### WHAT IS EXPECTED
Every line in the data below from the one containing "export IMPL_synth_seq_cells=97" down to the one containing "export IMPL_timing_hold_ws_ns=0.821", both included, must be retyped exactly; no other line is to appear.
= Beginning of Section =
`src/rtl/rpc_pkg.sv`:
```
package rpc_pkg;

  typedef enum logic [1:0] {
    ACC_FETCH = 2'b00,
    ACC_READ  = 2'b01,
    ACC_WRITE = 2'b10,
    ACC_RSVD  = 2'b11
  } acc_e;

  typedef struct packed {
    logic x;
    logic w;
    logic r;
  } perm_t;

  typedef struct packed {
    perm_t hi;   // privileged rights
    perm_t lo;   // unprivileged rights
  } entry_t;

  localparam int unsigned N_WORLDS = 2;

  localparam entry_t ENTRY_FULL = '{hi: 3'b111, lo: 3'b111};

  // Unprivileged may not hold a right privileged lacks.
  function automatic logic entry_legal(perm_t hi, perm_t lo);
    return (lo & ~hi) == 3'b000;
  endfunction

  function automatic logic perm_grants(perm_t p, acc_e k);
    case (k)
      ACC_FETCH: return p.r & p.x;
      ACC_READ:  return p.r;
      ACC_WRITE: return p.w;
      default:   return 1'b0;
    endcase
  endfunction

endpackage

```
`src/rtl/rpc_perm_table.sv`:
```
module rpc_perm_table
  import rpc_pkg::*;
#(
  parameter int unsigned SEL_W = 3
) (
  input  logic             clk,
  input  logic             rst_n,
  input  logic             wr_en,
  input  logic             wr_world,
  input  logic [SEL_W-1:0] wr_region,
  input  perm_t            wr_hi,
  input  perm_t            wr_lo,
  output logic             wr_err,
  input  logic             rd_world,
  input  logic [SEL_W-1:0] rd_region,
  output entry_t           rd_entry
);

  localparam int unsigned N_REG = 1 << SEL_W;

  logic   wr_ok;
  entry_t [N_WORLDS-1:0] bank_out;

  assign wr_ok = entry_legal(wr_hi, wr_lo);

  for (genvar w = 0; w < N_WORLDS; w++) begin : g_world
    entry_t bank [N_REG];
    logic   hit_world;

    assign hit_world = wr_en && wr_ok && (wr_world == 1'(w));

    always_ff @(posedge clk) begin
      if (!rst_n) begin
        for (int r = 0; r < N_REG; r++) bank[r] <= ENTRY_FULL;
      end else if (hit_world) begin
        bank[wr_region] <= '{hi: wr_hi, lo: wr_lo};
      end
    end

    assign bank_out[w] = bank[rd_region];

    // every stored entry keeps unprivileged within privileged
    a_r5_stored_legal: assert property (@(posedge clk) disable iff (!rst_n)
      ((bank_out[w].lo & ~bank_out[w].hi) == 3'b000));
  end

  assign rd_entry = bank_out[rd_world];

  always_ff @(posedge clk) begin
    if (!rst_n) wr_err <= 1'b0;
    else        wr_err <= wr_en && !wr_ok;
  end

  // an illegal write raises the error on the next cycle
  a_r5_reject_flag: assert property (@(posedge clk) disable iff (!rst_n)
    (wr_en && ((wr_lo & ~wr_hi) != 3'b000)) |=> wr_err);

endmodule

```
`config.mk`:
```
export PLATFORM = sky130hd
export DESIGN_NAME = rpc_perm_table
export DESIGN_NICKNAME = d
export VERILOG_FILES = /design/src/rtl/rpc_pkg.sv /design/src/rtl/rpc_perm_table.sv
export SDC_FILE = /design/constraint.sdc
export NUM_CORES = 1
export LEC_CHECK = 0
export BUFFER_PORTS_ARGS = -buffer_cell sky130_fd_sc_hd__buf_2
export CAP_MARGIN = 40
export CORE_MARGIN = 2
export CORE_UTILIZATION = 65
export DETAILED_ROUTE_END_ITERATION = 6
export PLACE_DENSITY = 0.84
export SYNTH_ARGS = -nofsm -noshare
export SYNTH_HDL_FRONTEND = slang
export SYNTH_SLANG_ARGS = --single-unit
```
`constraint.sdc`:
```
create_clock -name clk -period 5.87 [get_ports clk]
set_input_delay 0.8805 -clock clk [delete_from_list [all_inputs] [get_ports clk]]
set_output_delay 0.8805 -clock clk [all_outputs]
set_load 0.1 [all_outputs]
```
=== Word-level counts from Yosys, hierarchy flattened ===
Memories as Yosys holds them, arrays and structs flattened.
Index checks and enable logic that the tools add are counted.

* Eq/ne operators: 0
* Order comparisons: 1
* Reduce and logical (&&, ||, !) cells: 8
* Bitwise gates (word level): 3
* Div/mod/pow operators: 0
* Shift operators: 0
* Muxes and demuxes: 15
* Add/sub/neg operators: 0
* Multiply operators: 0

{| class="wikitable"
|+ Operators with widths
! cell !! count
|-
| 6-bit 2-to-1 mux || 4
|-
| 6-bit OR reduction || 2
|-
| 1-bit 2-to-1 mux || 9
|-
| 3-bit 2-to-1 mux || 2
|-
| 1-bit logical AND || 4
|-
| 3-bit bitwise AND || 1
|-
| 3-bit logical NOT || 1
|-
| 3-bit NOT || 1
|-
| 1-bit by 2-bit less-than comparator with 1-bit output, second input constant || 1
|-
| 1-bit logical NOT || 1
|-
| 1-bit NOT || 1
|}

* Memory bits (writable): 96
* Memories kept: 2
* Output and inout port bits: 7
* ROM bits: 0
* Latch bits: 0
* Input bits: 17
* Register bits: 1

{| class="wikitable"
|+ Memories
! name !! depth !! bits a word !! read ports !! clocked after Yosys merged registers in !! write ports !! RTL line !! source
|-
| g_world[0].bank || 8 || 6 || 1 || 0 || 8 || rpc_perm_table.sv:27 || <nowiki>entry_t bank [N_REG];</nowiki>
|-
| g_world[1].bank || 8 || 6 || 1 || 0 || 8 || rpc_perm_table.sv:27 ||
|}

=== Longest topological paths before layout ===
* Depth after elaboration: 10
* Gate-level depth with buffers: 5
* Gate-level depth less buffers: 3

=== Least setup slack after synthesis ===
No wires, ideal clock.

* Path kind: in2out
* From: input port rd_region[0]
* To: output port rd_entry[1] in the netlist's numbering
* Data arrival time: 2.502 ns
* Path buffers: 2
* Setup slack: 2.487 ns
* Cell stages on the path: 5
* Path through: buf_2 buf_4 mux4_2 a22oi_1 nand2_1

{| class="wikitable"
|+ RTL lines
! item !! RTL line !! source
|-
| start: declaration || rpc_perm_table.sv:15 || <nowiki>input logic [SEL_W-1:0] rd_region,</nowiki>
|-
| end: declaration || rpc_perm_table.sv:16 || <nowiki>output entry_t rd_entry</nowiki>
|}

==> results.sh <==
export IMPL_outcome="finished, final reports clean"
export IMPL_cp_required_ns=4.99
export IMPL_fp_dieW_um=86.6
export IMPL_ys_flop_type="edfxtp_1"
export IMPL_wl_um=9730
export IMPL_htree_num_levels=3
export IMPL_setup_viol=0
export IMPL_startpoint="rd_region[0]"
export IMPL_synth_area_mux_share_pct=12.2
export IMPL_pwr_share_seq_pct=55.7
export IMPL_synth_enable_flop_cells=96
export IMPL_min_from="wr_en"
export IMPL_synth_seq_area_share_pct=65.4
export IMPL_synth_nets=347
export IMPL_leakagePower_nw=1.56
export IMPL_portBuffers=23
export IMPL_cts_made_buffers=9
export IMPL_setup_tns_ns=0
export IMPL_drv_cap=0
export IMPL_power_switching_uw=366
export IMPL_num_antenna_cells=0
export IMPL_place_ws_ns=2.18
export IMPL_drt_wirelength_per_cell_um=22.4
export IMPL_ant_nets=0
export IMPL_clk_pin_slew_worst_paths_ns=0.09
export IMPL_worstMarginPinSlew_ns=0.933
export IMPL_first_global_vias=2776
export IMPL_p_clk_share_pct=32.5
export IMPL_synth_cell_types=28
export IMPL_fmax_ghz=0.273
export IMPL_vdd_drop_max_v=0.000157
export IMPL_synthAdderAreaFrac_pct=0
export IMPL_die_area_um2=7510
export IMPL_die_y_um=86.6
export IMPL_cts_sinks=97
export IMPL_yosysTopAreaCell="edfxtp_1"
export IMPL_dpl_hpwl_um=6720
export IMPL_cts_tree="built"
export IMPL_power_density_nw_per_um2=300
export IMPL_end_kind="primary output"
export IMPL_min_period_over_period_pct=62.4
export IMPL_synth_top_family_by_area="simple AND/OR/NAND/NOR gates"
export IMPL_fin_crit_ns=3.66
export IMPL_yosys_top_cells_area="edfxtp_1, mux4_2, nand2_1, nor2_1, a22oi_1"
export IMPL_share_comb_of_total_power_pct=11.9
export IMPL_initial_core_util_pct=66.1
export IMPL_area_growth_pct=8.91
export IMPL_synth_simple_gate_area_share_pct=15.7
export IMPL_grt_max_degree=25
export IMPL_rsz0062_at_grt="no"
export IMPL_crit_top_cell="buf_2"
export IMPL_hold_class="in -> reg"
export IMPL_avgSynthCellArea_um2=13.5
export IMPL_yosysMostFrequentCell="nand2_1"
export IMPL_grt_pass1_wl_um=15000
export IMPL_p_sw_share_pct=25.2
export IMPL_viasPerCell=6.60
export IMPL_cp_start_kind="primary input"
export IMPL_fin_ws_ns=2.21
export IMPL_syn_cell_area_um2=4440
export IMPL_crit_type="in -> out"
export IMPL_drt_initial_drc_count=447
export IMPL_place_congestion=0.933
export IMPL_clockRootBuffer="clkbuf_8"
export IMPL_num_rows=30
export IMPL_critical_path_max_fanout=24
export IMPL_drc=0
export IMPL_ys_async_sr_fraction_pct=0
export IMPL_cp_cell_sequence="buf_2 > mux4_2 > a22oi_1 > nand2_1 > buf_2"
export IMPL_synth_top_cells_by_count="nand2_1, edfxtp_1, nor2_1"
export IMPL_synthCells=330
export IMPL_grt_ovfl_total=0
export IMPL_cpPeakStageDelay_ns=0.64
export IMPL_cp_arrival_ns=2.78
export IMPL_slew_headroom_pct=37.8
export IMPL_cts_resized=0
export IMPL_ios=24
export IMPL_drive_above_1_share_pct=20.6
export IMPL_yosysTopAreaCellShare_pct=64.9
export IMPL_crit_path_top_delay_cell="mux4_2"
export IMPL_clock_path_buffers=2
export IMPL_synth_seq_cells=97
export IMPL_synth_xor_area_share_pct=0
export IMPL_dr_pass1_iters=5
export IMPL_finalNetCount=367
export IMPL_finalHoldViolations=0
export IMPL_antenna_found_initial=0
export IMPL_slew_violations=0
export IMPL_timing_hold_ws_ns=0.821
export IMPL_gr_usage_all_layers_pct=28.5
export IMPL_vias=2872
export IMPL_core_um2=6720
export IMPL_postCtsSetupBuffers=0
export IMPL_synth_compound_area_share_pct=4.26
export IMPL_ys_warnings_count=0
export IMPL_p_int_mw=1.08
export IMPL_cts_hold_buf=0
metal layers:
metal / track usage [%] / routed length, um / vias to the layer above
met3: 7.71 / 1030 / 33
met5: 0 / 0 / -
met2: 44.8 / 4790 / 194
li1: - / - / 1262
met1: 38.2 / 3570 / 1383
met4: 12.2 / 346 / 0
final cells by class:
| class | instances | area, um^2 |
|---|---|---|
| flip-flops and latches | 97 | 2900 |
| fillers | 410 | 1880 |
| clock inverters | 7 | 92.6 |
| repair buffers | 31 | 170 |
| clock buffers | 9 | 124 |
| multi-input cells | 211 | 1450 |
| well taps | 80 | 100 |
power groups by stage:
stage	Combinational, mW	Sequential (mW)	Clock (mW)
3_5_place_dp	0.171	0.824	0
2_1_floorplan	0.126	0.819	0
6_report	0.172	0.808	0.471
3_3_place_gp	0.166	0.822	0
5_1_grt	0.182	0.811	0.492
4_1_cts	0.172	0.808	0.468
metrics by stage:
stage	power [mW]	cells	utilization, %	cell area (um^2)
6_report	1.45	435	72.0	4830
5_1_grt	1.48	435	72.0	4830
4_1_cts	1.45	435	72.0	4830
3_5_place_dp	0.994	419	68.7	4620
3_3_place_gp	0.988	413	68.1	4580
2_1_floorplan	0.945	330	-	4440
worst paths after layout:
check | endpoint | cells after the start
min | wr_err | 3
max | rd_entry[4] | 5
placed cells by master, fill, tap and decap left out:
cell type   synthesis  final
nor3b_1             1      1
nor4bb_1            1      1
clkinv_1            0      1
nor4_4              0      2
edfxtp_1           96     96
and2_1              1      1
clkbuf_8            0      9
nor2b_1             5      5
mux4_2             24     24
inv_6               0      1
dfxtp_1             1      1
o21ai_1            11     11
buf_2              11     28
a31oi_1             1      1
nand2_1           105    105
or4_1               1      1
o31ai_1             5      5
and4b_1             1      1
and4_1              2      2
clkinvlp_4          0      2
or4_4               1      1
bufinv_16           0      2
or2_1               1      1
nor2_1             25     25
a22oi_1            12     12
nand4_1             4      4
buf_4               1      2
buf_8               0      1
nand4b_1            1      1
clkinv_2            0      1
nand2b_1            7      7
worst max-delay path, delay by kind of cell:
kind,cells,cell delay (ns)
multiplexers,1,0.64
AO/OA/AOI/OAI,1,0.18
buffers and inverters,2,0.93
AND/OR/NAND/NOR,1,0.13
sequential cells by signal, indices dropped and copies added (netlist names):
signal and count:
g_world.bank 96, wr_err 1
logic make-up (layout without fill, tap and decap cells):
logic type | after synthesis | count (layout)
simple gates | 158 | 158
flops | 97 | 97
compound gates | 29 | 29
mux | 24 | 24
buf+inv | 22 | 47
(Power assumes the default switching activity.)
= End of Section =
### SOLVED PROBLEM
export IMPL_synth_seq_cells=97
export IMPL_synth_xor_area_share_pct=0
export IMPL_dr_pass1_iters=5
export IMPL_finalNetCount=367
export IMPL_finalHoldViolations=0
export IMPL_antenna_found_initial=0
export IMPL_slew_violations=0
export IMPL_timing_hold_ws_ns=0.821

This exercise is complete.